El 92% de los ciudadanos considera que su voto hace la diferencia y el 72% manifiesta intención de participar en las próximas elecciones. Este dato no es menor: en un contexto regional donde los discursos autoritarios ganan terreno, Colombia reafirma su apuesta por un modelo con Presidente y Congreso, con separación de poderes y controles institucionales. La preferencia por la democracia supera ampliamente alternativas como gobiernos de fuerza o decisiones concentradas en figuras sin contrapesos.
Sin embargo, el respaldo al sistema convive con una insatisfacción estructural. El 58% se declara inconforme con el funcionamiento actual de la democracia. Las principales causas no son ideológicas, sino institucionales: la desinformación (60%) y la falta de transparencia (56%) emergen como las mayores amenazas. Es decir, la ciudadanía no está cuestionando la democracia como principio, sino su calidad, su eficacia y su coherencia.
El mensaje político es claro: la legitimidad en 2026 no se construirá sobre discursos polarizantes, sino sobre resultados verificables. Los colombianos asocian la satisfacción democrática con mejores oportunidades de educación y empleo (56%), mayor seguridad (54%) y más transparencia (50%). La demanda central es gestión, no retórica.
Otro hallazgo estratégico es la expectativa depositada en las instituciones. Gobierno Nacional, Congreso y Cortes son percibidos como los principales responsables del cuidado del sistema democrático.
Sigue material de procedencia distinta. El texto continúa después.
**config.mk**
```make
export PLATFORM = sky130hd
export DESIGN_NAME = rgb_pwm_blink
export DESIGN_NICKNAME = d
export VERILOG_FILES = /design/src/rtl/rgb_pwm_blink.sv
export SDC_FILE = /design/constraint.sdc
export NUM_CORES = 1
export LEC_CHECK = 0
export ABC_AREA = 0
export ABC_CLOCK_PERIOD_IN_PS = 6500
export CORE_ASPECT_RATIO = 0.75
export CORE_UTILIZATION = 64
export DETAILED_ROUTE_END_ITERATION = 8
export GPL_ROUTABILITY_DRIVEN = 0
export PLACE_DENSITY = 0.93
export SYNTH_ARGS = -nofsm -noshare
export SYNTH_HDL_FRONTEND = slang
export SYNTH_SLANG_ARGS = --single-unit
```
**constraint.sdc**
```tcl
create_clock -name clk -period 6.5 [get_ports clk]
set_clock_uncertainty 0.1 [all_clocks]
set_input_delay 1.625 -clock clk [delete_from_list [all_inputs] [get_ports clk]]
set_output_delay 1.625 -clock clk [all_outputs]
set_load 0.005 [all_outputs]
```
### config.mk
export PLATFORM = sky130hd
export DESIGN_NAME = rr_arb_oh
export DESIGN_NICKNAME = d
export VERILOG_FILES = /design/src/rtl/rr_arb_oh_pkg.sv /design/src/rtl/rr_arb_oh_mux.sv /design/src/rtl/rr_arb_oh.sv
export SDC_FILE = /design/constraint.sdc
export NUM_CORES = 1
export LEC_CHECK = 0
export CORE_MARGIN = 2
export CORE_UTILIZATION = 37
export CTS_BUF_LIST = sky130_fd_sc_hd__clkbuf_4
export DETAILED_ROUTE_END_ITERATION = 8
export GPL_TIMING_DRIVEN = 0
export PLACE_DENSITY = 0.79
export SLEW_MARGIN = 20
export SYNTH_ARGS = -nofsm -noshare
export SYNTH_HDL_FRONTEND = slang
export SYNTH_SLANG_ARGS = --single-unit
### constraint.sdc
create_clock -name clk -period 3.67 [get_ports clk]
set_clock_uncertainty 0.2 [all_clocks]
set_input_delay 0.734 -clock clk [delete_from_list [all_inputs] [get_ports clk]]
set_output_delay 0.734 -clock clk [all_outputs]
set_load 0.02 [all_outputs]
No obstante, también se evidencia una oportunidad para ampliar la corresponsabilidad: universidades, sector empresarial, organizaciones sociales y ciudadanía deben asumir un rol activo en la pedagogía democrática y en la vigilancia institucional.
La educación aparece como un eje transversal. El 88% considera que la democracia funciona mejor en sociedades más educadas y una mayoría espera que las universidades participen en el diseño de políticas públicas. Esto redefine el debate político: la defensa de la democracia no es solo un asunto electoral, sino cultural y formativo.
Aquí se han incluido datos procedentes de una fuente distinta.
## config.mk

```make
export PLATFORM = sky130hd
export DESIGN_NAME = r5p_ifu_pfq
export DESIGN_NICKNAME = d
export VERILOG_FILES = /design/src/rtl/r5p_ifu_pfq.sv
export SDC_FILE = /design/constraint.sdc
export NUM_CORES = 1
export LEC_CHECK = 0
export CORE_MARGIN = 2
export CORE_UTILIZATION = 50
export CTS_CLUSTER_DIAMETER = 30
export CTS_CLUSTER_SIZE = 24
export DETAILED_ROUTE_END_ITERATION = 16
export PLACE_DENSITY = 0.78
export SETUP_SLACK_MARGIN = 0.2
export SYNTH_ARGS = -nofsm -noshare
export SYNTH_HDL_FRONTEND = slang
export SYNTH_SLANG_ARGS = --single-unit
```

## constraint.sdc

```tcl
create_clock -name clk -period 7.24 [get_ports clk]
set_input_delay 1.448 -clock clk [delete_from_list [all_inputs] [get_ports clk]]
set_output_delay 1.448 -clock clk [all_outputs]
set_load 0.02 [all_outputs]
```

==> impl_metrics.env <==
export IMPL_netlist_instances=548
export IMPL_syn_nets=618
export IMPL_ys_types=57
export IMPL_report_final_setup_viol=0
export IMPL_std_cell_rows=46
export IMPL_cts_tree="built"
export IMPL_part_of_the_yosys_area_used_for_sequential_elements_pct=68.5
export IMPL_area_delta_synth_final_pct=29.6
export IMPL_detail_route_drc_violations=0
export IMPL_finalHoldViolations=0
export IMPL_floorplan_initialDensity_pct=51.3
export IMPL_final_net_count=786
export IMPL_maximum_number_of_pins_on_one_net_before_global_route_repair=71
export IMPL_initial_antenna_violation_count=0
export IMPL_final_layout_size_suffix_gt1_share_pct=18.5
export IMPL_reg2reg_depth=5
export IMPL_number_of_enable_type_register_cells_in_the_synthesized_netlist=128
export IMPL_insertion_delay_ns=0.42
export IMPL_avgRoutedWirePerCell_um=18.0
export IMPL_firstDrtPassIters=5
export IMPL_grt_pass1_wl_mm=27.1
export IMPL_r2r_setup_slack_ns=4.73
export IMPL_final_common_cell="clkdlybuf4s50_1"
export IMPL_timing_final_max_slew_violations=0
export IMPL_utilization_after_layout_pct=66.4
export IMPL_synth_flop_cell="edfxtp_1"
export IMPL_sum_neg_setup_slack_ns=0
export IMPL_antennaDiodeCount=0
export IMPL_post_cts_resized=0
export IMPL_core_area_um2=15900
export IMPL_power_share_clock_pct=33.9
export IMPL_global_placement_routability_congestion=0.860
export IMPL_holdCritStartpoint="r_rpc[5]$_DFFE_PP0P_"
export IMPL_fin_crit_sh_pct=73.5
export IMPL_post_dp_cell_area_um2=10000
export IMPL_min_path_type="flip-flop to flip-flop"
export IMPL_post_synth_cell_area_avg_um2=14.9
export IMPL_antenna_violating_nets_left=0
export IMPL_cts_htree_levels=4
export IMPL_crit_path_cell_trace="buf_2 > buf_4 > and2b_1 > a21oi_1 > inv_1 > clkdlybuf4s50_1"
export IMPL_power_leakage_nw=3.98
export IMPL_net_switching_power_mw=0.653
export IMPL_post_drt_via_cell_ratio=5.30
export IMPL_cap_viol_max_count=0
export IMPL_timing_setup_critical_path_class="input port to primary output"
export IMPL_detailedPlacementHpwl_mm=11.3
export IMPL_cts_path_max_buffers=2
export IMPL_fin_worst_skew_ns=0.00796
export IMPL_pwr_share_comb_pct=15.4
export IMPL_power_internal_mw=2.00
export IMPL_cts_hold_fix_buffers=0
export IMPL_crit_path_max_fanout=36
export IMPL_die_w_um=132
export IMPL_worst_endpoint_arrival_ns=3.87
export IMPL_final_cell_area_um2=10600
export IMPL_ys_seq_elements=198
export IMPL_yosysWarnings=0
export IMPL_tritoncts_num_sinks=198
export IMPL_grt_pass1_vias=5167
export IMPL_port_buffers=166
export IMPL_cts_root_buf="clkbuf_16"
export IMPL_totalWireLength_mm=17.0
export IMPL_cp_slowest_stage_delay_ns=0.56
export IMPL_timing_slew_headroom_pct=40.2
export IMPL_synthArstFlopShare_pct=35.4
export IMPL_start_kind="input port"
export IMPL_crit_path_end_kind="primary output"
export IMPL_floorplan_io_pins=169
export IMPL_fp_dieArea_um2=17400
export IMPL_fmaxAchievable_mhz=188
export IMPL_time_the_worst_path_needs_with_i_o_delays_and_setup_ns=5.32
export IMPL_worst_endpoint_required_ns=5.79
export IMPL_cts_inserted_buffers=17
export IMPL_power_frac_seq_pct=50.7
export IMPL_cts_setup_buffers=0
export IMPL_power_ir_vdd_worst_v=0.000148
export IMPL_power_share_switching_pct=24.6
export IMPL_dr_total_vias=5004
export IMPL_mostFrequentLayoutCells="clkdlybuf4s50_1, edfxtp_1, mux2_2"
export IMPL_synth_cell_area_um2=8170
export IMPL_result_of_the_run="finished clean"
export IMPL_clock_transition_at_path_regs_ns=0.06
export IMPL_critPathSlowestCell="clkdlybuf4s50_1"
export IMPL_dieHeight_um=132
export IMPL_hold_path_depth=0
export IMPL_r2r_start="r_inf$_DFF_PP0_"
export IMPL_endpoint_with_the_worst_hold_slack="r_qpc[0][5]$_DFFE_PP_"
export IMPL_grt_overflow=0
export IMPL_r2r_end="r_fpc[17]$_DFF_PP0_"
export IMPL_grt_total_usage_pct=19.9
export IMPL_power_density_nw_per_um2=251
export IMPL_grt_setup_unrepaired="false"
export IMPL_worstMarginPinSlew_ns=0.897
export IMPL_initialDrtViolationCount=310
El 2026 es, por tanto, un punto de inflexión. Los gobernantes deberán cerrar la brecha entre expectativas ciudadanas y desempeño institucional. Los candidatos estarán obligados a comprometerse públicamente con estándares superiores de transparencia, respeto por los límites constitucionales y lucha frontal contra la desinformación. La afinidad ideológica pierde peso frente a atributos como integridad, capacidad técnica y cumplimiento.
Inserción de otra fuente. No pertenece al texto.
==> src/rtl/chave_pkg.sv <==
// Shared types and constants for the Chave switch-bank conditioning path.
// State encoding for the debounce FSM and the recognised switch codes with
// the digit each one selects on the display multiplexer.
package chave_pkg;

    typedef enum logic [0:0] {
        ESTAVEL  = 1'b0,
        CONTANDO = 1'b1
    } chave_estado_t;

    localparam logic [3:0] CHAVE_COD_3 = 4'b0100;
    localparam logic [3:0] CHAVE_COD_4 = 4'b1100;
    localparam logic [3:0] CHAVE_DIG_3 = 4'd3;
    localparam logic [3:0] CHAVE_DIG_4 = 4'd4;

    typedef struct packed {
        logic [3:0] digito;
        logic       valido;
    } chave_dec_t;

    // Maps a stable switch code to its display digit; unknown codes give 0/invalid.
    function automatic chave_dec_t chave_decode(input logic [3:0] cod);
        chave_dec_t dec;
        dec.digito = 4'd0;
        dec.valido = 1'b0;
        case (cod)
            CHAVE_COD_3: begin
                dec.digito = CHAVE_DIG_3;
                dec.valido = 1'b1;
            end
            CHAVE_COD_4: begin
                dec.digito = CHAVE_DIG_4;
                dec.valido = 1'b1;
            end
            default: begin
                dec.digito = 4'd0;
                dec.valido = 1'b0;
            end
        endcase
        return dec;
    endfunction

endpackage

==> src/rtl/chave_debounce_sync_2ff.sv <==
// sync_2ff: two-flop synchroniser for asynchronous level inputs.
// Width is a parameter so other raw inputs can share this block later.
module sync_2ff #(
    parameter int W = 1
) (
    input  logic         i_clock,
    input  logic         i_reset_n,
    input  logic [W-1:0] i_d,
    output logic [W-1:0] o_q
);

    logic [W-1:0] r_meta;
    logic [W-1:0] r_sync;

    // Two back-to-back captures to let metastability settle before use.
    always_ff @(posedge i_clock or negedge i_reset_n) begin
        if (!i_reset_n) begin
            r_meta <= '0;
            r_sync <= '0;
        end else begin
            r_meta <= i_d;
            r_sync <= r_meta;
        end
    end

    assign o_q = r_sync;

endmodule

==> src/rtl/chave_debounce.sv <==
// chave_debounce: synchronises the 4-bit Chave switch bank, rejects contact
// bounce with a stability counter and presents a committed code plus its
// decoded digit to the display multiplexer.
// Optional feature macro: CHAVE_MUDOU_PULSE_EN enables the one-cycle `mudou`
// change pulse; without it `mudou` is tied low and has no register.
//
// state    | meaning
// ESTAVEL  | sampled code equals committed code, nothing pending
// CONTANDO | a different code is being timed for DEBOUNCE_CYCLES edges
module chave_debounce
    import chave_pkg::*;
#(
    parameter int DEBOUNCE_CYCLES = 50000,
    parameter int CNT_W           = 16
) (
    input  logic       clock,
    input  logic       reset_n,
    input  logic [3:0] Chave,
    output logic [3:0] chave_estavel,
    output logic [3:0] digito_bcd,
    output logic       valido,
    output logic       mudou
);

    // Last count value before commit; the counter is cleared on commit so it never wraps.
    localparam logic [CNT_W-1:0] CNT_FIM = CNT_W'(DEBOUNCE_CYCLES - 1);

    logic [3:0]       w_amostra;
    chave_dec_t       w_dec;

    chave_estado_t    r_estado;
    logic [3:0]       r_candidato;
    logic [CNT_W-1:0] r_cnt;
    logic [3:0]       r_estavel;
    logic [3:0]       r_digito;
    logic             r_valido;

    sync_2ff #(
        .W(4)
    ) u_sync (
        .i_clock  (clock),
        .i_reset_n(reset_n),
        .i_d      (Chave),
        .o_q      (w_amostra)
    );

    // Decode the candidate so the digit lands in the same edge as the code.
    assign w_dec = chave_decode(r_candidato);

    // Debounce FSM with counter and registered decode outputs.
    always_ff @(posedge clock or negedge reset_n) begin
        if (!reset_n) begin
            r_estado    <= ESTAVEL;
            r_candidato <= '0;
            r_cnt       <= '0;
            r_estavel   <= '0;
            r_digito    <= '0;
            r_valido    <= 1'b0;
        end else begin
            case (r_estado)
                ESTAVEL: begin
                    if (w_amostra != r_estavel) begin
                        r_candidato <= w_amostra;
                        r_cnt       <= '0;
                        r_estado    <= CONTANDO;
                    end
                end
                CONTANDO: begin
                    if (w_amostra == r_estavel) begin
                        r_estado <= ESTAVEL;
                        r_cnt    <= '0;
                    end else if (w_amostra != r_candidato) begin
                        r_candidato <= w_amostra;
                        r_cnt       <= '0;
                    end else if (r_cnt == CNT_FIM) begin
                        r_estavel <= r_candidato;
                        r_digito  <= w_dec.digito;
                        r_valido  <= w_dec.valido;
                        r_estado  <= ESTAVEL;
                        r_cnt     <= '0;
                    end else begin
                        r_cnt <= r_cnt + CNT_W'(1);
                    end
                end
                default: begin
                    r_estado <= ESTAVEL;
                    r_cnt    <= '0;
                end
            endcase
        end
    end

    assign chave_estavel = r_estavel;
    assign digito_bcd    = r_digito;
    assign valido        = r_valido;

`ifdef CHAVE_MUDOU_PULSE_EN
    logic w_commit;
    logic r_mudou;

    // Same condition that moves the candidate into the committed code.
    assign w_commit = (r_estado == CONTANDO) && (w_amostra != r_estavel) &&
                      (w_amostra == r_candidato) && (r_cnt == CNT_FIM);

    // One-cycle pulse aligned with the new committed code.
    always_ff @(posedge clock or negedge reset_n) begin
        if (!reset_n) begin
            r_mudou <= 1'b0;
        end else begin
            r_mudou <= w_commit;
        end
    end

    assign mudou = r_mudou;
`else
    assign mudou = 1'b0;
`endif

endmodule

==> config.mk <==
export PLATFORM = sky130hd
export DESIGN_NAME = chave_debounce
export DESIGN_NICKNAME = d
export VERILOG_FILES = /design/src/rtl/chave_pkg.sv /design/src/rtl/chave_debounce_sync_2ff.sv /design/src/rtl/chave_debounce.sv
export SDC_FILE = /design/constraint.sdc
export NUM_CORES = 1
export LEC_CHECK = 0
export BUFFER_PORTS_ARGS = -buffer_cell sky130_fd_sc_hd__buf_2
export CORE_MARGIN = 5
export CORE_UTILIZATION = 52
export DETAILED_ROUTE_END_ITERATION = 12
export PLACE_DENSITY = 0.76
export SKIP_LAST_GASP = 1
export SLEW_MARGIN = 20
export SYNTH_ARGS = -nofsm -noshare
export SYNTH_HDL_FRONTEND = slang
export SYNTH_SLANG_ARGS = --single-unit
==> constraint.sdc <==
create_clock -name clock -period 1.9 [get_ports clock]
set_input_delay 0.19 -clock clock [delete_from_list [all_inputs] [get_ports clock]]
set_output_delay 0.19 -clock clock [all_outputs]
set_load 0.005 [all_outputs]
==> results by group <==
Timing
  • Fmax: 0.511 GHz
  • Slew Limit Fails: 0
  • Minimum clock period: 1.96 ns
  • Final worst setup slack: -0.0574 ns
  • RSZ-0062 raised after global routing: yes
  • Tightest Pin Transition: between 0.7 and 0.8 ns
  • Setup Skew: 0.00821 ns
  • Final Hold Fails: 0
  • Period utilization: 103%
  • Setup violators final: 9
  • Slew Limit Headroom: 47.4%

Setup path
  • WP data required: around 2.1 ns
  • Critical-path cell list: and2b_1 > a2111o_1 > nor3b_4 > and2b_4 > mux2_4
  • Critical Path Slowest Stage Cell: a2111o_1
  • Worst r2r dst: chave_estavel[1]
  • Crit-path max FO: 7
  • Largest stage delay on the critical path: ~0.40 ns
  • Reg2Reg Setup Slack: -0.06 ns
  • WP data arrival: between 2 and 2.5 ns
  • Worst setup SP type: register
  • FF-to-FF path depth: 5
  • CP endpoint kind: register
  • R2r startpoint: r_candidato[1]
  • Setup Crit Path Kind: register to register

Final layout
  • Sequential Area: ~900 um^2
  • Antenna diode count: 0
  • Area Growth Syn to Fin: 22.6%
  • Layout cells sized above 1: 29.4%
  • Area of the multi-input gates: 796 um^2
  • Post-route cell area: 2130 um^2
  • Fillers: 246
  • Nets: ~210

Synth
  • Post-synthesis compound-gate area fraction: between 10% and 20%
  • Yosys cell types: 39
  • Top-count cell post-synth: dfrtp_1
  • Area leader, netlist: dfrtp_1
  • Synth Area in Adders: less than 1%
  • Synth top area cells: dfrtp_1 52%, mux2_2 5.8%, nand3_1 4.3%
  • Syn Area/Cell: roughly 11 um^2
  • Post-synthesis sequential area ratio: slightly above 50%
  • Simple-gate area share of the yosys netlist: approximately a fifth
  • Cells after Synth: ~160
  • Post-synth EDFFs: 0
  • Post-synth top area share: 51.8%
  • Main synth FF type: dfrtp_1
  • Warnings, synthesis: 0
  • Post-Synth XOR/XNOR Area: under 10%
  • Async S/R FF share, synth: 100%
  • Seq cells post-synth: 36
  • Synth cell count leaders: 36 x dfrtp_1, 15 x nand3_1, 12 x nand2_1
  • Synthesized area: 1740 um^2
  • Post-synthesis mux area share: approximately 6.4%
  • Largest family of logic cells by synthesized area: simple AND/OR/NAND/NOR gates

Placed design
  • DP HPWL: ~2400 um
  • Pre-CTS setup slack: -0.0168 ns
  • Final GP Congestion: 0.873
  • Placed Area: approximately 1900 um^2
  • IO buf count: 13

Routing
  • DR pass1 iterations: 6
  • Via count: 1482
  • DR WL/cell: ~16 um
  • Drc violations: 0
  • Post-route ant nets: 0
  • Routed WL: 4040 um
  • Routed vias/inst: 6.00
  • Initial DRC count: 110

Min path
  • Worst Hold End: u_sync.o_q[3]
  • Hold Path Depth: 0
  • HP Class: register to register
  • HP Start: u_sync.r_meta[3]

Clocking
  • Clk sinks: 36
  • Total CTS buffers: 5
  • TritonCTS clock tree: built
  • Clk buf depth: 2
  • Clock-pin slew on the worst setup and hold paths: ~0.11 ns
  • Worst skew pair latency: 0.34 ns
  • CTS root buffer: clkbuf_4
  • H-tree lvl count: 2

Power and ir drop
  • Power after layout: between 0.001 and 0.0015 W
  • Power Density: 640 nW/um^2
  • Worst IR Drop VDD: about 0.40 mV
  • Leakage dissipation: 0.982 nW

Floorplanning
  • Core Area: roughly 3300 um^2
  • DIE WIDTH: between 60 and 70 um
  • Die area: about 4600 um^2
  • Die Span Y: 67.9 um
  • I/O pin cnt: 16
  • Initial core utilization: a little over half
  • # rows: 21

Run status
  • Status: finished with violations
  • Failing checks: setup timing

GRT
  • Number of global-route vias before repair: 1310
  • Initial antenna violation count: 0
  • Gr usage total: between 15 and 20%
  • Global route total overflow: 0
  • First-pass GRT wire length: approximately 6000 um
  • Largest net degree at the start of global routing: 37

Job
  • Max Cap Viol: 0
==> worst max path at each step <==
stage,start,end,slack [ns],depth (start not counted)
after global routing,r_candidato[1],chave_estavel[1],-0.14,5
after floorplan,u_sync.o_q[0],chave_estavel[0],0.06,6
after CTS,u_sync.o_q[2],r_cnt[15],0.02,6
after detailed placement,u_sync.o_q[2],chave_estavel[1],-0.02,5
final,r_candidato[1],chave_estavel[1],-0.06,5
after global placement,u_sync.o_q[2],digito_bcd[1],0.05,5
==> per-stage QoR <==
stage / util [%] / std cells / hold WS (ns) / TNS, ns
finish: 65.0 / 247 / 0.359 / -0.325
global route: 65.0 / 247 / 0.368 / -1.97
CTS: 61.2 / 241 / 0.368 / 0
detailed placement: 57.9 / 228 / 0.300 / -0.0511
global placement: 57.9 / 228 / 0.298 / 0
floorplan: - / 164 / -0.106 / 0
==> critical path, delay by kind of cell, from the launching register on <==
family          cells  cell delay [ns]
simple gates        3             0.76
flops               1             0.38
mux                 1             0.32
compound gates      1             0.40
==> area by class of cell <==
cell class,count,share of cell area (%)
Inverter,5,0.879
Sequential cell,36,42.2
Timing Repair Buffer,39,14.3
Clock buffer,5,1.76
Clock inverter,3,0.879
Multi-Input combinational cell,113,37.3
Tap cell,46,2.70
==> state kept, by name, summed over array words and instances (netlist names) <==
signal / count
r_estado: 1
r_cnt: 16
chave_estavel: 4
valido: 1
digito_bcd: 2
r_candidato: 4
u_sync.o_q: 4
u_sync.r_meta: 4
==> routing by layer <==
layer  share of wire [%]  wire length, um  global-route usage (%)
met5                   0                0                       0
met4                 3.5              142                    8.44
met3                 8.5              345                    4.93
met2                  50             2000                    29.6
met1                  38             1550                    21.3
==> what timing repair did <==
action                                  4_1_cts  5_1_grt
hold buffers                                  5        0
endpoints found under the setup margin        6       20
hold endpoints to repair                     40        0
pin swaps                                     0        3
buffers inserted                              0        4
gates cloned                                  0        2
resized for setup                             1       18
==> kinds of logic (layout without fill, tap and decap cells) <==
group	Yosys count	after routing
AO/OA/AOI/OAI	32	32
XOR/XNOR	8	8
adder cells (fa/ha/maj)	1	1
buffers and inverters	15	52
flip-flops	36	36
multiplexers	10	10
other	1	2
AND/OR/NAND/NOR	60	60
==> cells in the final DEF (no fill, tap or decap), types with 2 or more instances in the layout <==
cell | netlist | layout
mux2_4 | 0 | 6
xnor2_1 | 5 | 4
inv_1 | 5 | 5
xor2_1 | 3 | 3
dlygate4sd3_1 | 0 | 5
nor3b_1 | 2 | 2
a22o_1 | 4 | 4
dfrtp_1 | 36 | 36
buf_6 | 1 | 2
mux2_2 | 9 | 3
buf_4 | 4 | 17
nor3_1 | 2 | 2
and2_1 | 3 | 2
nand4_1 | 5 | 5
a31oi_1 | 11 | 11
nor2_1 | 7 | 6
nand2_1 | 12 | 12
conb_1 | 1 | 2
buf_2 | 1 | 13
clkbuf_4 | 0 | 5
o21ai_0 | 7 | 7
nand3_1 | 15 | 15
and3_1 | 4 | 4
and4_1 | 2 | 2
nor2b_1 | 2 | 2
clkinv_2 | 0 | 2
a41oi_1 | 3 | 3
==> where the power goes <==
group	total [W]	internal, W	switching (W)
Clock	0.000406	0.000142	0.000264
Sequential	0.000796	0.000785	0.0000111
Combinational	0.000163	0.0000811	0.0000823
Note: power is estimated with default switching activity, not from simulation.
Colombia no es un país que quiera abandonar la democracia; es un país que quiere que la democracia entregue resultados. El desafío es transitar de una ciudadanía desilusionada a una ciudadanía con agencia, capaz de informarse, exigir y participar activamente. Cuidar la democracia en 2026 no será una consigna. Será una prueba de madurez institucional y de responsabilidad colectiva.